§ PROBLEM STATEMENT
Filter out every line below that lacks "other", and copy the rest.

══ RECORD EXTRACTS ══

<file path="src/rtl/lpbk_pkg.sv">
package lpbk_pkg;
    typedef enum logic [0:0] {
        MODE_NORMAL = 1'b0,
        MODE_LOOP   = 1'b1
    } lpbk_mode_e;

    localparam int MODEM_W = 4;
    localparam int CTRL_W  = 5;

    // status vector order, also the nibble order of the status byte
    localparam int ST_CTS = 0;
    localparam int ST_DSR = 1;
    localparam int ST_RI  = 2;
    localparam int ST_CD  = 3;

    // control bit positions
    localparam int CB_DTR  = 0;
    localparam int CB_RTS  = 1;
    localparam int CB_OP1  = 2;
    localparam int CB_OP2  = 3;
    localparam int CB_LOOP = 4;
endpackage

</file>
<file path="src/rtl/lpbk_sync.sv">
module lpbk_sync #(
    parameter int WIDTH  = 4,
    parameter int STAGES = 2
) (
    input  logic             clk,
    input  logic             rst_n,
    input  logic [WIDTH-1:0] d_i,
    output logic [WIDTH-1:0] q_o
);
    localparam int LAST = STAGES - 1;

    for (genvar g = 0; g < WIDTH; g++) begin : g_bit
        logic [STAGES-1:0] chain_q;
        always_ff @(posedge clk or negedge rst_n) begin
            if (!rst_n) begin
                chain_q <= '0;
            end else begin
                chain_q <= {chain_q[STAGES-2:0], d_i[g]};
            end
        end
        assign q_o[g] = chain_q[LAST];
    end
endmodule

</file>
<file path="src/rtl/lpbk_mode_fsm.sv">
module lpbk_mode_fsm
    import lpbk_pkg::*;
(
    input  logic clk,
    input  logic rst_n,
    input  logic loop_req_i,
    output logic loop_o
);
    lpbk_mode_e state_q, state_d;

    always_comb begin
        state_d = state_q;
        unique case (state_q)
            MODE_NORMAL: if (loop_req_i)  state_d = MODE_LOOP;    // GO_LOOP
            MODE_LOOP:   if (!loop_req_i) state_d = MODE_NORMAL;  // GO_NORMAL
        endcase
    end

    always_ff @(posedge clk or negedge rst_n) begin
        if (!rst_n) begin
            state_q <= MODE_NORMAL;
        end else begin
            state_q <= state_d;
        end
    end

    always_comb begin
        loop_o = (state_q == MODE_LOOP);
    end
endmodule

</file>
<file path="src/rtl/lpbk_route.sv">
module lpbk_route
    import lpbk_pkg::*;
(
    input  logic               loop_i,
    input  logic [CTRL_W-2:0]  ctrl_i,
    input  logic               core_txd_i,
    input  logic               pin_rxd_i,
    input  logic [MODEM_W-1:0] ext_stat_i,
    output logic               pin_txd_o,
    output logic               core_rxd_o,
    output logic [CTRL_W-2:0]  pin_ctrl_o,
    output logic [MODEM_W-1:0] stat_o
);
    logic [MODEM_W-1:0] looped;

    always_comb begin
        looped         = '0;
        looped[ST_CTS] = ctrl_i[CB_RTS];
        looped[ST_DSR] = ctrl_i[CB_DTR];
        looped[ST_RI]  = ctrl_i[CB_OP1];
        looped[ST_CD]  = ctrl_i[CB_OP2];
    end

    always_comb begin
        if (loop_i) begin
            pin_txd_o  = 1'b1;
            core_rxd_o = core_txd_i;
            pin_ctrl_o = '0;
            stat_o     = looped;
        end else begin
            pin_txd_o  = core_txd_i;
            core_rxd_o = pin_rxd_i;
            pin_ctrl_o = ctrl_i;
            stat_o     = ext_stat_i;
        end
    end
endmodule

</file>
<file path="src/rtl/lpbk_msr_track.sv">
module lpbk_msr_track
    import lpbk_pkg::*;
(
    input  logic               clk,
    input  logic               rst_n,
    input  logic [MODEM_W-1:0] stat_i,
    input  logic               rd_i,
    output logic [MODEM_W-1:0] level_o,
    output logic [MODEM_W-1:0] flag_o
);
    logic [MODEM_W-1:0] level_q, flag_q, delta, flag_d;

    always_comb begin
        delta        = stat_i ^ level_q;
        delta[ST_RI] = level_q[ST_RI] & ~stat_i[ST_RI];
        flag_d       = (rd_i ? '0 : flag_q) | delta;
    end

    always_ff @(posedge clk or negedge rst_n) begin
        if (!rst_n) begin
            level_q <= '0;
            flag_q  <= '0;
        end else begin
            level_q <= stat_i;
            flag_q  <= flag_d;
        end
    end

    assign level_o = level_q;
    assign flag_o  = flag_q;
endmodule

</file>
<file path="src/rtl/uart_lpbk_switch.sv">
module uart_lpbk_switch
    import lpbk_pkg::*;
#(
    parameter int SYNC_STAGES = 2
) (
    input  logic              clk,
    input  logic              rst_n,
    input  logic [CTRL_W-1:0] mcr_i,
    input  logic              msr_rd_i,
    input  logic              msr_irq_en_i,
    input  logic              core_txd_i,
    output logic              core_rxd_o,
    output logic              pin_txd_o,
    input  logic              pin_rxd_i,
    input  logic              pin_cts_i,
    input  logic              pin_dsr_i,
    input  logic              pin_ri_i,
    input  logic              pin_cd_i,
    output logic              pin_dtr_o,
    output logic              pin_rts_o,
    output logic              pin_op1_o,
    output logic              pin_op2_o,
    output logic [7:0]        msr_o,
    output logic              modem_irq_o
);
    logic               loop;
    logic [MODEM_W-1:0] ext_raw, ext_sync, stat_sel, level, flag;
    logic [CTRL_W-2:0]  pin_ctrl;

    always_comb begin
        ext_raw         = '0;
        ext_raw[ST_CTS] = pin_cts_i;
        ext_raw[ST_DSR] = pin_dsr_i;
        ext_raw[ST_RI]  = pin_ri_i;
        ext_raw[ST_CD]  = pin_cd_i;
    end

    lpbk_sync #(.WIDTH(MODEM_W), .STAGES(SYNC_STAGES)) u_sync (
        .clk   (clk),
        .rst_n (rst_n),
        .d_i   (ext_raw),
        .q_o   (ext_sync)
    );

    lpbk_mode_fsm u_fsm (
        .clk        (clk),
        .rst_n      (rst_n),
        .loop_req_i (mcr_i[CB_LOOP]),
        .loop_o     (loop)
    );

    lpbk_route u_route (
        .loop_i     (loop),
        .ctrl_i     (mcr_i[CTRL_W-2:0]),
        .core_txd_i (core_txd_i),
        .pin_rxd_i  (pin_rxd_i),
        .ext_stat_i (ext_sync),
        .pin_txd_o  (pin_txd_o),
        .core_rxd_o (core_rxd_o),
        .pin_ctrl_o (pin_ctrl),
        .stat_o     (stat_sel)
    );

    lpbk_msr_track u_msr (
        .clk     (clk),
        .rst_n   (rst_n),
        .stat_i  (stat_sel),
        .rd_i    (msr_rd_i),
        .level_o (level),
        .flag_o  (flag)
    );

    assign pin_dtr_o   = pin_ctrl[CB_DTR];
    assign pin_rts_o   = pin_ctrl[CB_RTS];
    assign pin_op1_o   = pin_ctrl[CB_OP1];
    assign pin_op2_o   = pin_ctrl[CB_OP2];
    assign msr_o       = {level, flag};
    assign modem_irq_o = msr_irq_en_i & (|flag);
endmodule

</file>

═══
══ RECORD EXTRACTS ══

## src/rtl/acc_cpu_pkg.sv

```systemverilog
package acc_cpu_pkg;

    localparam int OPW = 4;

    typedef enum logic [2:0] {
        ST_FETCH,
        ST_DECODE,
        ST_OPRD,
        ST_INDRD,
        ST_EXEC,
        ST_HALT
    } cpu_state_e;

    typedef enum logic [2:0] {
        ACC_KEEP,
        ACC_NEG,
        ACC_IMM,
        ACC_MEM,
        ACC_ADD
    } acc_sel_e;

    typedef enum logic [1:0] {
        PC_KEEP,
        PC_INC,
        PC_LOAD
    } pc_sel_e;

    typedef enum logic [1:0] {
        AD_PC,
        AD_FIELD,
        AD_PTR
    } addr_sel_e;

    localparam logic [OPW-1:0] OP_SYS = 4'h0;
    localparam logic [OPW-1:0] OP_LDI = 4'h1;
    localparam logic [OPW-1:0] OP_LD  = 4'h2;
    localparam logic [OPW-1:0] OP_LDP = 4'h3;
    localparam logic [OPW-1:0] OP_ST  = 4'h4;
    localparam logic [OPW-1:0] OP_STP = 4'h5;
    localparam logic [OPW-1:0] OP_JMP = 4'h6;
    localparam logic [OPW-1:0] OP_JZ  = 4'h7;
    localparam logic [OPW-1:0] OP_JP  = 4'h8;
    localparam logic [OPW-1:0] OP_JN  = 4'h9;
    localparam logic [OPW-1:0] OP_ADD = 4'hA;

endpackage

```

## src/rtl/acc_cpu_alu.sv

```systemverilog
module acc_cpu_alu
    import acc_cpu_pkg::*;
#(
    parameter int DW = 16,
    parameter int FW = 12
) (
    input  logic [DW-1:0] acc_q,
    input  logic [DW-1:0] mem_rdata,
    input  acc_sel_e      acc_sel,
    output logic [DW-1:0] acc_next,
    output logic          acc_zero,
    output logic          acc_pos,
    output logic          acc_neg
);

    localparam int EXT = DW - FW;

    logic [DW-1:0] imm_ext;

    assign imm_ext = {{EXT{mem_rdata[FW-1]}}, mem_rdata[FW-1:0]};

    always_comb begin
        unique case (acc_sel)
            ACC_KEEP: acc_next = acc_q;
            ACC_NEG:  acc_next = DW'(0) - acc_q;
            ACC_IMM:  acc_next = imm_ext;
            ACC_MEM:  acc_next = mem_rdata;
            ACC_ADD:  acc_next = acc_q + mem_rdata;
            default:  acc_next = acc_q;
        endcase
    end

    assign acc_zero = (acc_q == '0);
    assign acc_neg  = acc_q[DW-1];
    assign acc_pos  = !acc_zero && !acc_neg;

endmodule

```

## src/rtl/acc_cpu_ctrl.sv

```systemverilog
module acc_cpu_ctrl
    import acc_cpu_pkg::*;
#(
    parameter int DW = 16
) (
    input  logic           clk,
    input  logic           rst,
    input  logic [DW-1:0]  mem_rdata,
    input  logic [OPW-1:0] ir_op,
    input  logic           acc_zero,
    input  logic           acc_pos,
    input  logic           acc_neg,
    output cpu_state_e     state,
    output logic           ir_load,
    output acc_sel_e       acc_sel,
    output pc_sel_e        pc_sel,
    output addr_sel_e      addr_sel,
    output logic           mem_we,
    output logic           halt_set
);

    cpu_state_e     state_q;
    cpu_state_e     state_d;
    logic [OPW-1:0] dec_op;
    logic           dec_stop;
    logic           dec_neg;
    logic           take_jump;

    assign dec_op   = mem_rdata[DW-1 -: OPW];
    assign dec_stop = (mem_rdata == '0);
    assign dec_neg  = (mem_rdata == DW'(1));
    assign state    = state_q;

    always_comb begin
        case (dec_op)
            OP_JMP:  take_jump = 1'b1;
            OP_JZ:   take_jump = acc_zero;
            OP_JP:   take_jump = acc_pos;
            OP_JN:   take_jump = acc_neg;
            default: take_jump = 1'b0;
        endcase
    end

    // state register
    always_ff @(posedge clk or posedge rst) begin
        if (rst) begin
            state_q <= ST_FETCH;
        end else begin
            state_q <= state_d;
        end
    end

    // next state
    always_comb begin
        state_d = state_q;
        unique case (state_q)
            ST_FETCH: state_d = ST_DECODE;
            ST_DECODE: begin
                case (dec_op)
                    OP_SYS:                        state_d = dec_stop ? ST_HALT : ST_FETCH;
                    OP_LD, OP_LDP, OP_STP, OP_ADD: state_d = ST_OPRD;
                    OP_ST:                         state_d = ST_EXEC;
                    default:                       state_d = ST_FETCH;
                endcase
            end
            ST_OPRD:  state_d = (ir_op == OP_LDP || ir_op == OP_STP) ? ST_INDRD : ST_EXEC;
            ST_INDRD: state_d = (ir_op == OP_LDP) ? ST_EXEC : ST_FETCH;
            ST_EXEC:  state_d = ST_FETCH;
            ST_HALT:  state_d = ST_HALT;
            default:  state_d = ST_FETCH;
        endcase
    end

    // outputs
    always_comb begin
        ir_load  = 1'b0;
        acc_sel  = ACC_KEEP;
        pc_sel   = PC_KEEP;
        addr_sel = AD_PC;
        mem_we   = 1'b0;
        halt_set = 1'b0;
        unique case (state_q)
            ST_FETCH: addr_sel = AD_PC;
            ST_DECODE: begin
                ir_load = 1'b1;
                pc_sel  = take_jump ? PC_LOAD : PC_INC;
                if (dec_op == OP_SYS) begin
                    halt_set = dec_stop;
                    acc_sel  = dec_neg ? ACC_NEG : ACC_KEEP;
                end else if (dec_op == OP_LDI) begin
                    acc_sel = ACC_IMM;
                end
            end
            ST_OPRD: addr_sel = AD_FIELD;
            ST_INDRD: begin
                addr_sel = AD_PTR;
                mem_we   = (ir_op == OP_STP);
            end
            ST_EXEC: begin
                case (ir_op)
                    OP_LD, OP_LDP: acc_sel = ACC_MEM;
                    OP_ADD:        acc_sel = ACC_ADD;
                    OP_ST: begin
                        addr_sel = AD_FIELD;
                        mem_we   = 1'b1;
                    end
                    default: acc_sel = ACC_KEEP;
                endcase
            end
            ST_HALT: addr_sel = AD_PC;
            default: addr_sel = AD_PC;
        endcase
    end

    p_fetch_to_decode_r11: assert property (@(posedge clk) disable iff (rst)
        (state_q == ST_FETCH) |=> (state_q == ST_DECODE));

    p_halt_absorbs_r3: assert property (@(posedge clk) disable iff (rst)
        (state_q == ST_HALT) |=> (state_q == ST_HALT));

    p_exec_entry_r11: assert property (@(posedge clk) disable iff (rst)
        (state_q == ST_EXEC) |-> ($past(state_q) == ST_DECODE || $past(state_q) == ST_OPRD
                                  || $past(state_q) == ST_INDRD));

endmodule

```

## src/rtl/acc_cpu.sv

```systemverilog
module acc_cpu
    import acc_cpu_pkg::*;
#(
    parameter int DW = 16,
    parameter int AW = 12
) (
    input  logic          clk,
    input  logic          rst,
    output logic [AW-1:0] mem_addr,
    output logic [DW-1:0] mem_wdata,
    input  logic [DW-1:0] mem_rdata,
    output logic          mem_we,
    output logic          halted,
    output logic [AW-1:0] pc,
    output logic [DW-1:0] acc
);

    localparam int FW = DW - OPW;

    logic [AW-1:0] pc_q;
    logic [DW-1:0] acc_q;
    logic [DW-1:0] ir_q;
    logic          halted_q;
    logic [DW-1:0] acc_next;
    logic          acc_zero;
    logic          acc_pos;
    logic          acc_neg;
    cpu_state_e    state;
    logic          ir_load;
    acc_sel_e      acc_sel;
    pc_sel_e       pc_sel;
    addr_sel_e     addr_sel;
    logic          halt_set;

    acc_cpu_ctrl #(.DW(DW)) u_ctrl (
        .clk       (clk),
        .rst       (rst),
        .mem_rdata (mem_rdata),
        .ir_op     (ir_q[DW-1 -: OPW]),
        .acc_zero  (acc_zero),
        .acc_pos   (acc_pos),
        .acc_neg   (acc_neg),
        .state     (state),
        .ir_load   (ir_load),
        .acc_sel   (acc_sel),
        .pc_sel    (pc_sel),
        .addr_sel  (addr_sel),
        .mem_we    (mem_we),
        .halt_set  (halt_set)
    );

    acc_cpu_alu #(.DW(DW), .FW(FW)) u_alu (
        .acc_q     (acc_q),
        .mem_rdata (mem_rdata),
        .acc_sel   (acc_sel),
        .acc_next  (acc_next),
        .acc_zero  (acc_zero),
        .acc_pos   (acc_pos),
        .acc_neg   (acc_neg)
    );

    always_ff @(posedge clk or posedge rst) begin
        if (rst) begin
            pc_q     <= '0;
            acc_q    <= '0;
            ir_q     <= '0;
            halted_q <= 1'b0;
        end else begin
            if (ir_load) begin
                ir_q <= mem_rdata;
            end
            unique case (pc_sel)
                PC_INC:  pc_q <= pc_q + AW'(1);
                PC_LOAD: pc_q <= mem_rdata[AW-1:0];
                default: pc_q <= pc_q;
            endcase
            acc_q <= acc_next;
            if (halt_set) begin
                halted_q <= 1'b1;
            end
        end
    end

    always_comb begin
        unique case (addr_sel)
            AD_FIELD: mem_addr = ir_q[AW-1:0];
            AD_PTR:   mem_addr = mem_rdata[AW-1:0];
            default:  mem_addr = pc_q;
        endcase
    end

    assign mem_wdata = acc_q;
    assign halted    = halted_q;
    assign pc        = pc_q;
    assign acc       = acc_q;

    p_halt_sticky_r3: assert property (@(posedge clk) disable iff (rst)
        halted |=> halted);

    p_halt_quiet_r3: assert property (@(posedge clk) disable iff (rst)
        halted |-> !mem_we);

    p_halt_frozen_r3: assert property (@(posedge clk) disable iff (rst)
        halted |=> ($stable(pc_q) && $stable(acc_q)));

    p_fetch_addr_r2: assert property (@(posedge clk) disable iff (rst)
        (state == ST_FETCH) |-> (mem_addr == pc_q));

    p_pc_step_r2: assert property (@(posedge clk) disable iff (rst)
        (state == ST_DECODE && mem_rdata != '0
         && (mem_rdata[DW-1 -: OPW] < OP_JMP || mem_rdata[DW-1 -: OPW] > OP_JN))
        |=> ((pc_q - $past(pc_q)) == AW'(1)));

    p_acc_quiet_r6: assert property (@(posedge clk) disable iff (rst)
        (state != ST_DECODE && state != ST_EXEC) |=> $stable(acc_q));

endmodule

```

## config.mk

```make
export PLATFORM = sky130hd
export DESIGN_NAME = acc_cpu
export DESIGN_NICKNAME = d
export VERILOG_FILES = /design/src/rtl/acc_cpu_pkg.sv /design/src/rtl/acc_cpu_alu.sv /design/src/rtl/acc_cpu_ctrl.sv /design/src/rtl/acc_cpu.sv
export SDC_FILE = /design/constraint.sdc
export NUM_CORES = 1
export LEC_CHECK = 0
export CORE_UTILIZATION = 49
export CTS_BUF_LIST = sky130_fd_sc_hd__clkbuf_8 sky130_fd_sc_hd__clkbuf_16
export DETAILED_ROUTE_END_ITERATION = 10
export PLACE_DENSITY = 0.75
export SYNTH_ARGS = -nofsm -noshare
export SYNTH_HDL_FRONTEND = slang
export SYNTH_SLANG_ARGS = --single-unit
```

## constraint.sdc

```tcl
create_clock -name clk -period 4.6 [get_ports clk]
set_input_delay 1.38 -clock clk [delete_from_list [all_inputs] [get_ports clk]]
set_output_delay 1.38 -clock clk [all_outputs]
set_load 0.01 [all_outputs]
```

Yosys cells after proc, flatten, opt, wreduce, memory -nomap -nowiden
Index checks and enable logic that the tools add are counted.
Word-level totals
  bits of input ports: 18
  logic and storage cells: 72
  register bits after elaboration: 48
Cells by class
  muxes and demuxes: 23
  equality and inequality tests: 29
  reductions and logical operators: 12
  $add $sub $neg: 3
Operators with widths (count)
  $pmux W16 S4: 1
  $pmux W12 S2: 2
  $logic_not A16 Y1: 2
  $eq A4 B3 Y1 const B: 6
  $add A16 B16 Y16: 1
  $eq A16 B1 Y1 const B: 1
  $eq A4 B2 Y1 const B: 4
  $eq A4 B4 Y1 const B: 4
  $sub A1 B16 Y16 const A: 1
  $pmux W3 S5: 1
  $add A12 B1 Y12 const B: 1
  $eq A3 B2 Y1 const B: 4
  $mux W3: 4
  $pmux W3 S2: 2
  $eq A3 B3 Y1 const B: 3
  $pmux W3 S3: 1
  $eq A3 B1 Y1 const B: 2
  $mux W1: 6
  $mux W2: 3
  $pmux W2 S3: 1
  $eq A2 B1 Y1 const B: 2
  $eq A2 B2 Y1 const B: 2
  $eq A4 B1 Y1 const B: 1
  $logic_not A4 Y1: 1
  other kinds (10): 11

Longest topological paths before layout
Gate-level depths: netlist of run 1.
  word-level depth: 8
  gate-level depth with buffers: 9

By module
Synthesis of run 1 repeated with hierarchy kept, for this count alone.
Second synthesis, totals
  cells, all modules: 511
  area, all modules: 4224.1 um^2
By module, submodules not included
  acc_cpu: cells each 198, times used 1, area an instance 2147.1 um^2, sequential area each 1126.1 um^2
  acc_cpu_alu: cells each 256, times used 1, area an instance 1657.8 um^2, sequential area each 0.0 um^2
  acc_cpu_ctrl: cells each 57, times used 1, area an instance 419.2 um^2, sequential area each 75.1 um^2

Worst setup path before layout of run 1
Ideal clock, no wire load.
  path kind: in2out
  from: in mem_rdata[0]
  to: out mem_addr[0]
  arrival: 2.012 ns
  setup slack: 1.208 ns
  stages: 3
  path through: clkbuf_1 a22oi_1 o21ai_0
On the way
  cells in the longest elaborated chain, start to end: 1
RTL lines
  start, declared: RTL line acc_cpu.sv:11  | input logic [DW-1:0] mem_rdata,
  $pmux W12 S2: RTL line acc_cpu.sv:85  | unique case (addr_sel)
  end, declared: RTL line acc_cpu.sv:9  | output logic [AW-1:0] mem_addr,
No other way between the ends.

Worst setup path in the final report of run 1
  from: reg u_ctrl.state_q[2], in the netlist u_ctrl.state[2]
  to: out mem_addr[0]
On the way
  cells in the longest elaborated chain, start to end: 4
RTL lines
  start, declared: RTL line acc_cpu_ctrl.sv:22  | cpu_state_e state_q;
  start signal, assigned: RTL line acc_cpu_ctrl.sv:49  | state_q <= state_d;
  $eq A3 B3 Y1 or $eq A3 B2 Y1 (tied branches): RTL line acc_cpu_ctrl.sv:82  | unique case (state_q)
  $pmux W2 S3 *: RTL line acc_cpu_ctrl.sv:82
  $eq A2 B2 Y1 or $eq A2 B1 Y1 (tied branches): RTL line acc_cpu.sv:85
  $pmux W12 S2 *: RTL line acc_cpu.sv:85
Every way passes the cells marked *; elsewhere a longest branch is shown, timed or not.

═══

§ EXPECTED ANSWER
  other kinds (10): 11
No other way between the ends.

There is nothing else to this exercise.